(What is required):
Consider the listing below. Extract exactly the lines from the line containing "cell / before / now" to the line containing "sky130_fd_sc_hd__buf_2: 314 / 31", both included.

BEGIN Data extract

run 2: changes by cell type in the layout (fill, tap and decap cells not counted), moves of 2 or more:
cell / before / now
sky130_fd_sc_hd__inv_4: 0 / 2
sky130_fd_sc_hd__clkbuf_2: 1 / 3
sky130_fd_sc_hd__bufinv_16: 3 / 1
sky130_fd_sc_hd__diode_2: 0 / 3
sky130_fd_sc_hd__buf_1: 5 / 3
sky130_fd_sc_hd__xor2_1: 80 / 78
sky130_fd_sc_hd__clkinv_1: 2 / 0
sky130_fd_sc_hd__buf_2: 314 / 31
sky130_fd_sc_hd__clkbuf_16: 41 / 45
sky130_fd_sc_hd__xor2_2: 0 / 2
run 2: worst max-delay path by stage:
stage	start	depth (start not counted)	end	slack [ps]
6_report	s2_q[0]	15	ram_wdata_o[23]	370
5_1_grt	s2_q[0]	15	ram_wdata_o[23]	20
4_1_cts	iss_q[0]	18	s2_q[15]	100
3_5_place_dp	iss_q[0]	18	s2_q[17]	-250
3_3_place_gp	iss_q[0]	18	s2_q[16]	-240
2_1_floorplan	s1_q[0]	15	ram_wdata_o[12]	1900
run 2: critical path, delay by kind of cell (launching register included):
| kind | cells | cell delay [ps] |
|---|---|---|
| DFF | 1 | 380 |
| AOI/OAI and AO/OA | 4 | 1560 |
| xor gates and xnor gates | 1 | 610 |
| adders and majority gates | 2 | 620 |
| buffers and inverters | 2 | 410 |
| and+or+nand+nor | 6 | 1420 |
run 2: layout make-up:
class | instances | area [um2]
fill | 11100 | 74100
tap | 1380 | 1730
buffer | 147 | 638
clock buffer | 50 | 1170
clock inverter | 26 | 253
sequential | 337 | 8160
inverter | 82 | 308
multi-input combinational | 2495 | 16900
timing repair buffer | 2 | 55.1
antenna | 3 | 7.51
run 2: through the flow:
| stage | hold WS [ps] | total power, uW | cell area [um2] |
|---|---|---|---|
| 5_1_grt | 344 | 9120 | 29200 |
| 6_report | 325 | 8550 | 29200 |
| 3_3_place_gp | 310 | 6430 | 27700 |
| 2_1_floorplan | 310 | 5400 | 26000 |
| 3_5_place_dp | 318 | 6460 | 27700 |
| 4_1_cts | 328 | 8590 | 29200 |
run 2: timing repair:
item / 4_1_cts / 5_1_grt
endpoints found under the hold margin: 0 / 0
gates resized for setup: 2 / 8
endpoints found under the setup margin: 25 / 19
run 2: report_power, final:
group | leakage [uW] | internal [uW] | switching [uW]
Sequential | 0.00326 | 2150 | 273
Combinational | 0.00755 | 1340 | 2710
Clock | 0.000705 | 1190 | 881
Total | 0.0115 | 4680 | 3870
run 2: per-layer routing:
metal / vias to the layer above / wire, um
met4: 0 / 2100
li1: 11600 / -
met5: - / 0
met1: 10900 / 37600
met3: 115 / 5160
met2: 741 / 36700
`config.mk`:
```
export PLATFORM = sky130hd
export DESIGN_NAME = offset64_frame_receiver
export DESIGN_NICKNAME = d
export VERILOG_FILES = /design/src/hdl/o64fr_pkg.sv /design/src/hdl/o64fr_ctrl.sv /design/src/hdl/o64fr_dp.sv /design/src/hdl/offset64_frame_receiver.sv
export SDC_FILE = /design/constraint.sdc
export NUM_CORES = 1
export LEC_CHECK = 0
export BUFFER_PORTS_ARGS = -buffer_cell sky130_fd_sc_hd__buf_2
export CAP_MARGIN = 5
export CORE_MARGIN = 5
export CORE_UTILIZATION = 45
export DETAILED_ROUTE_END_ITERATION = 6
export GPL_TIMING_DRIVEN = 0
export PLACE_DENSITY_LB_ADDON = 0.15
export RECOVER_POWER = 25
export SETUP_SLACK_MARGIN = 0.1
export SLEW_MARGIN = 20
export SYNTH_ARGS = -nofsm -noshare
export SYNTH_HDL_FRONTEND = slang
export SYNTH_HIERARCHICAL = 1
export SYNTH_SLANG_ARGS = --single-unit
```
`constraint.sdc`:
```
create_clock -name clk -period 5 [get_ports clk]
set_clock_uncertainty 0.2 [all_clocks]
set_input_delay 0.25 -clock clk [delete_from_list [all_inputs] [get_ports clk]]
set_output_delay 0.25 -clock clk [all_outputs]
set_load 0.05 [all_outputs]
```
## config.mk

```make
export PLATFORM = sky130hd
export DESIGN_NAME = decimal_signed_add_sub_compare_unit
export DESIGN_NICKNAME = d
export VERILOG_FILES = /design/src/hw/rtl/dsas_pkg.sv /design/src/hw/rtl/dsas_digit_mem.sv /design/src/hw/rtl/dsas_digit_alu.sv /design/src/hw/rtl/decimal_signed_add_sub_compare_unit.sv
export SDC_FILE = /design/constraint.sdc
export NUM_CORES = 1
export LEC_CHECK = 0
export BUFFER_PORTS_ARGS = -buffer_cell sky130_fd_sc_hd__buf_2
export CAP_MARGIN = 25
export CORE_MARGIN = 2
export CORE_UTILIZATION = 28
export DETAILED_ROUTE_END_ITERATION = 6
export PLACE_DENSITY = 0.49
export REMOVE_ABC_BUFFERS = 1
export SYNTH_ARGS = -nofsm -noshare
export SYNTH_HDL_FRONTEND = slang
export SYNTH_SLANG_ARGS = --single-unit
```

## constraint.sdc

```tcl
create_clock -name i_clk -period 13.4 [get_ports i_clk]
set_clock_uncertainty 0.15 [all_clocks]
set_input_delay 2.01 -clock i_clk [delete_from_list [all_inputs] [get_ports i_clk]]
set_output_delay 2.01 -clock i_clk [all_outputs]
set_load 0.1 [all_outputs]
```

## src/hw/rtl/dsas_pkg.sv

```systemverilog
package dsas_pkg;

    localparam int DIGITS_DEF    = 64;
    localparam int DIGIT_W       = 4;
    localparam int POS_W         = 6;
    localparam int ACTION_W      = 3;
    localparam int MAX_DIGIT     = 9;
    localparam int DEC_BASE      = 10;
    localparam int MAX_EMIT_POS  = 63;

    typedef enum logic [ACTION_W-1:0] {
        ACT_WR_A  = 3'd0,
        ACT_WR_B  = 3'd1,
        ACT_CLEAR = 3'd2,
        ACT_ADD   = 3'd3,
        ACT_SUB   = 3'd4,
        ACT_CMP   = 3'd5,
        ACT_NEG   = 3'd6
    } t_action;

    typedef enum logic [2:0] {
        ST_CLR,
        ST_IDLE,
        ST_WR,
        ST_CMP,
        ST_ARITH,
        ST_EM_RD,
        ST_EM_LD,
        ST_OUT
    } t_state;

    typedef enum logic [1:0] {
        CMP_LT,
        CMP_EQ,
        CMP_GT
    } t_cmp;

    typedef enum logic {
        KIND_DIGIT = 1'b0,
        KIND_CMP   = 1'b1
    } t_kind;

endpackage

```

## src/hw/rtl/dsas_digit_mem.sv

```systemverilog
module dsas_digit_mem #(
    parameter int DEPTH = dsas_pkg::DIGITS_DEF,
    parameter int AW    = $clog2(DEPTH)
) (
    input  logic                         i_clk,
    input  logic                         i_we,
    input  logic [AW-1:0]                i_waddr,
    input  logic [dsas_pkg::DIGIT_W-1:0] i_wdata,
    input  logic [AW-1:0]                i_raddr,
    output logic [dsas_pkg::DIGIT_W-1:0] o_rdata
);

    logic [dsas_pkg::DIGIT_W-1:0] r_mem [DEPTH];
    logic [dsas_pkg::DIGIT_W-1:0] r_rdata;

    always_ff @(posedge i_clk) begin
        if (i_we) begin
            r_mem[i_waddr] <= i_wdata;
        end
        r_rdata <= r_mem[i_raddr];
    end

    assign o_rdata = r_rdata;

endmodule

```

## src/hw/rtl/dsas_digit_alu.sv

```systemverilog
module dsas_digit_alu (
    input  logic                         i_add,
    input  logic                         i_swap,
    input  logic                         i_cin,
    input  logic [dsas_pkg::DIGIT_W-1:0] i_a,
    input  logic [dsas_pkg::DIGIT_W-1:0] i_b,
    output logic [dsas_pkg::DIGIT_W-1:0] o_res,
    output logic                         o_cout,
    output logic                         o_lt,
    output logic                         o_gt
);

    logic [dsas_pkg::DIGIT_W:0] sum;
    logic [dsas_pkg::DIGIT_W:0] big;
    logic [dsas_pkg::DIGIT_W:0] sub;
    logic [dsas_pkg::DIGIT_W:0] base;

    assign base = (dsas_pkg::DIGIT_W + 1)'(dsas_pkg::DEC_BASE);

    always_comb begin
        sum = {1'b0, i_a} + {1'b0, i_b} + {{dsas_pkg::DIGIT_W{1'b0}}, i_cin};
        big = i_swap ? {1'b0, i_b} : {1'b0, i_a};
        sub = (i_swap ? {1'b0, i_a} : {1'b0, i_b}) + {{dsas_pkg::DIGIT_W{1'b0}}, i_cin};
        if (i_add) begin
            o_cout = (sum >= base);
            o_res  = o_cout ? dsas_pkg::DIGIT_W'(sum - base) : dsas_pkg::DIGIT_W'(sum);
        end else begin
            o_cout = (big < sub);
            o_res  = o_cout ? dsas_pkg::DIGIT_W'(big + base - sub)
                            : dsas_pkg::DIGIT_W'(big - sub);
        end
    end

    assign o_lt = (i_a < i_b);
    assign o_gt = (i_a > i_b);

endmodule

```

## src/hw/rtl/decimal_signed_add_sub_compare_unit.sv

```systemverilog
// Channel  Direction  Handshake          Payload
// input    in         i_valid / o_stall  i_action i_digit_pos i_digit_value i_sign_neg
// output   out        o_valid / i_stall  o_kind o_out_digit o_out_pos o_out_negative
//                                        o_is_last o_overflow o_cmp_less o_cmp_equal
// One item at a time. Digit write: read, then write back.
// Clear: one zero written to both digit memories per cycle.
// Compare: one digit pair per cycle from a shared read address, then one item.
// Add/subtract: a digit pass, preceded by a magnitude compare pass when the magnitudes
// subtract, then a read state and, per emitted digit, a load state and an output state.
// Reset clears both memories; a stalled result item keeps o_stall high.
module decimal_signed_add_sub_compare_unit #(
    parameter int DIGITS = dsas_pkg::DIGITS_DEF
) (
    input  logic                          i_clk,
    input  logic                          i_rst_n,
    input  logic                          i_valid,
    output logic                          o_stall,
    input  logic [dsas_pkg::ACTION_W-1:0] i_action,
    input  logic [dsas_pkg::POS_W-1:0]    i_digit_pos,
    input  logic [dsas_pkg::DIGIT_W-1:0]  i_digit_value,
    input  logic                          i_sign_neg,
    output logic                          o_valid,
    input  logic                          i_stall,
    output logic                          o_kind,
    output logic [dsas_pkg::DIGIT_W-1:0]  o_out_digit,
    output logic [dsas_pkg::POS_W-1:0]    o_out_pos,
    output logic                          o_out_negative,
    output logic                          o_is_last,
    output logic                          o_overflow,
    output logic                          o_cmp_less,
    output logic                          o_cmp_equal
);

    localparam int AW = $clog2(DIGITS);
    localparam int CW = $clog2(DIGITS + 1);
    localparam logic [AW-1:0] LAST = AW'(DIGITS - 1);

    dsas_pkg::t_state r_state, n_state;

    logic [AW-1:0] r_idx, n_idx;
    logic [AW-1:0] r_idx_d, n_idx_d;
    logic          r_iss, n_iss;
    logic          r_dv, n_dv;
    logic          r_carry, n_carry;
    dsas_pkg::t_cmp r_cmp, n_cmp;
    logic          r_swap, n_swap;
    logic          r_add, n_add;
    logic          r_is_cmp, n_is_cmp;
    logic          r_bneg, n_bneg;
    logic [CW-1:0] r_acc, n_acc;
    logic [AW-1:0] r_top, n_top;
    logic          r_ovf, n_ovf;
    logic [AW-1:0] r_ep, n_ep;
    logic          r_a_sign, n_a_sign;
    logic          r_b_sign, n_b_sign;
    logic [CW-1:0] r_a_cnt, n_a_cnt;
    logic [CW-1:0] r_b_cnt, n_b_cnt;
    logic          r_wsel, n_wsel;
    logic [AW-1:0] r_wpos, n_wpos;
    logic [dsas_pkg::DIGIT_W-1:0] r_wval, n_wval;
    logic          r_wneg, n_wneg;

    logic                         r_o_valid, n_o_valid;
    logic                         r_o_kind, n_o_kind;
    logic [dsas_pkg::DIGIT_W-1:0] r_o_digit, n_o_digit;
    logic [dsas_pkg::POS_W-1:0]   r_o_pos, n_o_pos;
    logic                         r_o_neg, n_o_neg;
    logic                         r_o_last, n_o_last;
    logic                         r_o_ovf, n_o_ovf;
    logic                         r_o_less, n_o_less;
    logic                         r_o_equal, n_o_equal;

    logic                         a_we, b_we;
    logic [AW-1:0]                waddr, raddr;
    logic [dsas_pkg::DIGIT_W-1:0] wdata;
    logic [dsas_pkg::DIGIT_W-1:0] a_q, b_q;
    logic [dsas_pkg::DIGIT_W-1:0] alu_res;
    logic                         alu_cout, alu_lt, alu_gt;

    logic                         accept;
    logic                         pos_ok;
    logic                         pass_end;
    logic [dsas_pkg::DIGIT_W-1:0] val_clamp;
    dsas_pkg::t_action            act;
    dsas_pkg::t_cmp               cmp_now;
    logic                         nz;
    logic [CW-1:0]                acc_next;
    logic [AW-1:0]                top_fin;
    logic [dsas_pkg::DIGIT_W-1:0] old_digit;
    logic [CW-1:0]                old_cnt, new_cnt;
    logic                         res_sign;

    dsas_digit_mem #(.DEPTH(DIGITS), .AW(AW)) u_mem_a (
        .i_clk   (i_clk),
        .i_we    (a_we),
        .i_waddr (waddr),
        .i_wdata (wdata),
        .i_raddr (raddr),
        .o_rdata (a_q)
    );

    dsas_digit_mem #(.DEPTH(DIGITS), .AW(AW)) u_mem_b (
        .i_clk   (i_clk),
        .i_we    (b_we),
        .i_waddr (waddr),
        .i_wdata (wdata),
        .i_raddr (raddr),
        .o_rdata (b_q)
    );

    dsas_digit_alu u_alu (
        .i_add  (r_add),
        .i_swap (r_swap),
        .i_cin  (r_carry),
        .i_a    (a_q),
        .i_b    (b_q),
        .o_res  (alu_res),
        .o_cout (alu_cout),
        .o_lt   (alu_lt),
        .o_gt   (alu_gt)
    );

    assign o_stall   = (r_state != dsas_pkg::ST_IDLE);
    assign accept    = i_valid && !o_stall;
    assign act       = dsas_pkg::t_action'(i_action);
    assign pos_ok    = (32'(i_digit_pos) < DIGITS);
    assign val_clamp = (i_digit_value > dsas_pkg::DIGIT_W'(dsas_pkg::MAX_DIGIT))
                     ? dsas_pkg::DIGIT_W'(dsas_pkg::MAX_DIGIT) : i_digit_value;
    assign pass_end  = r_dv && (r_idx_d == LAST);
    assign cmp_now   = alu_gt ? dsas_pkg::CMP_GT : (alu_lt ? dsas_pkg::CMP_LT : r_cmp);
    assign nz        = (alu_res != '0);
    assign acc_next  = r_acc + CW'(nz);
    assign top_fin   = nz ? r_idx_d : r_top;
    assign old_digit = r_wsel ? b_q : a_q;
    assign old_cnt   = r_wsel ? r_b_cnt : r_a_cnt;
    assign new_cnt   = old_cnt - CW'(old_digit != '0) + CW'(r_wval != '0);
    assign res_sign  = r_add ? r_a_sign : (r_swap ? r_bneg : r_a_sign);

    always_comb begin
        n_state = r_state;
        unique case (r_state)
            dsas_pkg::ST_CLR: begin
                if (r_idx == LAST) begin
                    n_state = dsas_pkg::ST_IDLE;
                end
            end
            dsas_pkg::ST_IDLE: begin
                if (accept) begin
                    unique case (act)
                        dsas_pkg::ACT_WR_A,
                        dsas_pkg::ACT_WR_B: begin
                            if (pos_ok) begin
                                n_state = dsas_pkg::ST_WR;
                            end
                        end
                        dsas_pkg::ACT_CLEAR: n_state = dsas_pkg::ST_CLR;
                        dsas_pkg::ACT_ADD: begin
                            n_state = (r_a_sign == r_b_sign) ? dsas_pkg::ST_ARITH
                                                             : dsas_pkg::ST_CMP;
                        end
                        dsas_pkg::ACT_SUB: begin
                            n_state = (r_a_sign != r_b_sign) ? dsas_pkg::ST_ARITH
                                                             : dsas_pkg::ST_CMP;
                        end
                        dsas_pkg::ACT_CMP: n_state = dsas_pkg::ST_CMP;
                        default:           n_state = dsas_pkg::ST_IDLE;
                    endcase
                end
            end
            dsas_pkg::ST_WR: n_state = dsas_pkg::ST_IDLE;
            dsas_pkg::ST_CMP: begin
                if (pass_end) begin
                    n_state = r_is_cmp ? dsas_pkg::ST_OUT : dsas_pkg::ST_ARITH;
                end
            end
            dsas_pkg::ST_ARITH: begin
                if (pass_end) begin
                    n_state = dsas_pkg::ST_EM_RD;
                end
            end
            dsas_pkg::ST_EM_RD: n_state = dsas_pkg::ST_EM_LD;
            dsas_pkg::ST_EM_LD: n_state = dsas_pkg::ST_OUT;
            dsas_pkg::ST_OUT: begin
                if (!i_stall) begin
                    n_state = r_o_last ? dsas_pkg::ST_IDLE : dsas_pkg::ST_EM_LD;
                end
            end
            default: n_state = dsas_pkg::ST_CLR;
        endcase
    end

    always_comb begin
        n_idx     = r_idx;
        n_idx_d   = r_idx_d;
        n_iss     = r_iss;
        n_dv      = r_dv;
        n_carry   = r_carry;
        n_cmp     = r_cmp;
        n_swap    = r_swap;
        n_add     = r_add;
        n_is_cmp  = r_is_cmp;
        n_bneg    = r_bneg;
        n_acc     = r_acc;
        n_top     = r_top;
        n_ovf     = r_ovf;
        n_ep      = r_ep;
        n_a_sign  = r_a_sign;
        n_b_sign  = r_b_sign;
        n_a_cnt   = r_a_cnt;
        n_b_cnt   = r_b_cnt;
        n_wsel    = r_wsel;
        n_wpos    = r_wpos;
        n_wval    = r_wval;
        n_wneg    = r_wneg;
        n_o_valid = r_o_valid;
        n_o_kind  = r_o_kind;
        n_o_digit = r_o_digit;
        n_o_pos   = r_o_pos;
        n_o_neg   = r_o_neg;
        n_o_last  = r_o_last;
        n_o_ovf   = r_o_ovf;
        n_o_less  = r_o_less;
        n_o_equal = r_o_equal;
        a_we      = 1'b0;
        b_we      = 1'b0;
        waddr     = r_idx_d;
        wdata     = alu_res;
        raddr     = r_idx;

        if (r_state == dsas_pkg::ST_CMP || r_state == dsas_pkg::ST_ARITH) begin
            n_dv    = r_iss;
            n_idx_d = r_idx;
            if (r_iss) begin
                n_idx = r_idx + AW'(1);
                if (r_idx == LAST) begin
                    n_iss = 1'b0;
                end
            end
        end

        unique case (r_state)
            dsas_pkg::ST_CLR: begin
                a_we  = 1'b1;
                b_we  = 1'b1;
                waddr = r_idx;
                wdata = '0;
                n_idx = r_idx + AW'(1);
            end
            dsas_pkg::ST_IDLE: begin
                raddr = AW'(i_digit_pos);
                if (accept) begin
                    n_idx   = '0;
                    n_iss   = 1'b1;
                    n_dv    = 1'b0;
                    n_carry = 1'b0;
                    n_cmp   = dsas_pkg::CMP_EQ;
                    n_swap  = 1'b0;
                    n_acc   = '0;
                    n_top   = '0;
                    unique case (act)
                        dsas_pkg::ACT_WR_A,
                        dsas_pkg::ACT_WR_B: begin
                            n_wsel = (act == dsas_pkg::ACT_WR_B);
                            n_wpos = AW'(i_digit_pos);
                            n_wval = val_clamp;
                            n_wneg = i_sign_neg;
                        end
                        dsas_pkg::ACT_CLEAR: begin
                            n_a_sign = 1'b0;
                            n_b_sign = 1'b0;
                            n_a_cnt  = '0;
                            n_b_cnt  = '0;
                        end
                        dsas_pkg::ACT_ADD,
                        dsas_pkg::ACT_SUB: begin
                            n_bneg   = r_b_sign ^ (act == dsas_pkg::ACT_SUB);
                            n_add    = (r_a_sign == (r_b_sign ^ (act == dsas_pkg::ACT_SUB)));
                            n_is_cmp = 1'b0;
                        end
                        dsas_pkg::ACT_CMP: begin
                            n_is_cmp = 1'b1;
                        end
                        dsas_pkg::ACT_NEG: begin
                            if (r_a_cnt != '0) begin
                                n_a_sign = ~r_a_sign;
                            end
                        end
                        default: begin
                            n_iss = 1'b0;
                        end
                    endcase
                end
            end
            dsas_pkg::ST_WR: begin
                a_we  = !r_wsel;
                b_we  = r_wsel;
                waddr = r_wpos;
                wdata = r_wval;
                if (r_wsel) begin
                    n_b_cnt  = new_cnt;
                    n_b_sign = (new_cnt != '0) && r_wneg;
                end else begin
                    n_a_cnt  = new_cnt;
                    n_a_sign = (new_cnt != '0) && r_wneg;
                end
            end
            dsas_pkg::ST_CMP: begin
                if (r_dv) begin
                    n_cmp = cmp_now;
                end
                if (pass_end) begin
                    if (r_is_cmp) begin
                        n_o_valid = 1'b1;
                        n_o_kind  = dsas_pkg::KIND_CMP;
                        n_o_digit = '0;
                        n_o_pos   = '0;
                        n_o_neg   = 1'b0;
                        n_o_last  = 1'b1;
                        n_o_ovf   = 1'b0;
                        n_o_equal = (cmp_now == dsas_pkg::CMP_EQ) && (r_a_sign == r_b_sign);
                        if (r_a_sign != r_b_sign) begin
                            n_o_less = r_a_sign;
                        end else if (r_a_sign) begin
                            n_o_less = (cmp_now == dsas_pkg::CMP_GT);
                        end else begin
                            n_o_less = (cmp_now == dsas_pkg::CMP_LT);
                        end
                    end else begin
                        n_swap  = (cmp_now == dsas_pkg::CMP_LT);
                        n_idx   = '0;
                        n_iss   = 1'b1;
                        n_dv    = 1'b0;
                        n_carry = 1'b0;
                        n_acc   = '0;
                        n_top   = '0;
                    end
                end
            end
            dsas_pkg::ST_ARITH: begin
                if (r_dv) begin
                    a_we    = 1'b1;
                    n_carry = alu_cout;
                    n_acc   = acc_next;
                    n_top   = top_fin;
                end
                if (pass_end) begin
                    n_a_cnt  = acc_next;
                    n_a_sign = (acc_next != '0) && res_sign;
                    n_ovf    = r_add && alu_cout;
                    n_ep     = (32'(top_fin) > dsas_pkg::MAX_EMIT_POS)
                             ? AW'(dsas_pkg::MAX_EMIT_POS) : top_fin;
                end
            end
            dsas_pkg::ST_EM_RD: begin
                raddr = r_ep;
            end
            dsas_pkg::ST_EM_LD: begin
                n_o_valid = 1'b1;
                n_o_kind  = dsas_pkg::KIND_DIGIT;
                n_o_digit = a_q;
                n_o_pos   = dsas_pkg::POS_W'(r_ep);
                n_o_neg   = r_a_sign;
                n_o_last  = (r_ep == '0);
                n_o_ovf   = r_ovf;
                n_o_less  = 1'b0;
                n_o_equal = 1'b0;
            end
            dsas_pkg::ST_OUT: begin
                raddr = r_ep - AW'(1);
                if (!i_stall) begin
                    n_o_valid = 1'b0;
                    if (!r_o_last) begin
                        n_ep = r_ep - AW'(1);
                    end
                end
            end
            default: begin
                n_idx = '0;
            end
        endcase
    end

    always_ff @(posedge i_clk) begin
        if (!i_rst_n) begin
            r_state   <= dsas_pkg::ST_CLR;
            r_idx     <= '0;
            r_iss     <= 1'b0;
            r_dv      <= 1'b0;
            r_o_valid <= 1'b0;
            r_a_sign  <= 1'b0;
            r_b_sign  <= 1'b0;
            r_a_cnt   <= '0;
            r_b_cnt   <= '0;
        end else begin
            r_state   <= n_state;
            r_idx     <= n_idx;
            r_iss     <= n_iss;
            r_dv      <= n_dv;
            r_o_valid <= n_o_valid;
            r_a_sign  <= n_a_sign;
            r_b_sign  <= n_b_sign;
            r_a_cnt   <= n_a_cnt;
            r_b_cnt   <= n_b_cnt;
        end
    end

    always_ff @(posedge i_clk) begin
        r_idx_d   <= n_idx_d;
        r_carry   <= n_carry;
        r_cmp     <= n_cmp;
        r_swap    <= n_swap;
        r_add     <= n_add;
        r_is_cmp  <= n_is_cmp;
        r_bneg    <= n_bneg;
        r_acc     <= n_acc;
        r_top     <= n_top;
        r_ovf     <= n_ovf;
        r_ep      <= n_ep;
        r_wsel    <= n_wsel;
        r_wpos    <= n_wpos;
        r_wval    <= n_wval;
        r_wneg    <= n_wneg;
        r_o_kind  <= n_o_kind;
        r_o_digit <= n_o_digit;
        r_o_pos   <= n_o_pos;
        r_o_neg   <= n_o_neg;
        r_o_last  <= n_o_last;
        r_o_ovf   <= n_o_ovf;
        r_o_less  <= n_o_less;
        r_o_equal <= n_o_equal;
    end

    assign o_valid        = r_o_valid;
    assign o_kind         = r_o_kind;
    assign o_out_digit    = r_o_digit;
    assign o_out_pos      = r_o_pos;
    assign o_out_negative = r_o_neg;
    assign o_is_last      = r_o_last;
    assign o_overflow     = r_o_ovf;
    assign o_cmp_less     = r_o_less;
    assign o_cmp_equal    = r_o_equal;

endmodule

```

END Data extract

(Solution for this task):
cell / before / now
sky130_fd_sc_hd__inv_4: 0 / 2
sky130_fd_sc_hd__clkbuf_2: 1 / 3
sky130_fd_sc_hd__bufinv_16: 3 / 1
sky130_fd_sc_hd__diode_2: 0 / 3
sky130_fd_sc_hd__buf_1: 5 / 3
sky130_fd_sc_hd__xor2_1: 80 / 78
sky130_fd_sc_hd__clkinv_1: 2 / 0
sky130_fd_sc_hd__buf_2: 314 / 31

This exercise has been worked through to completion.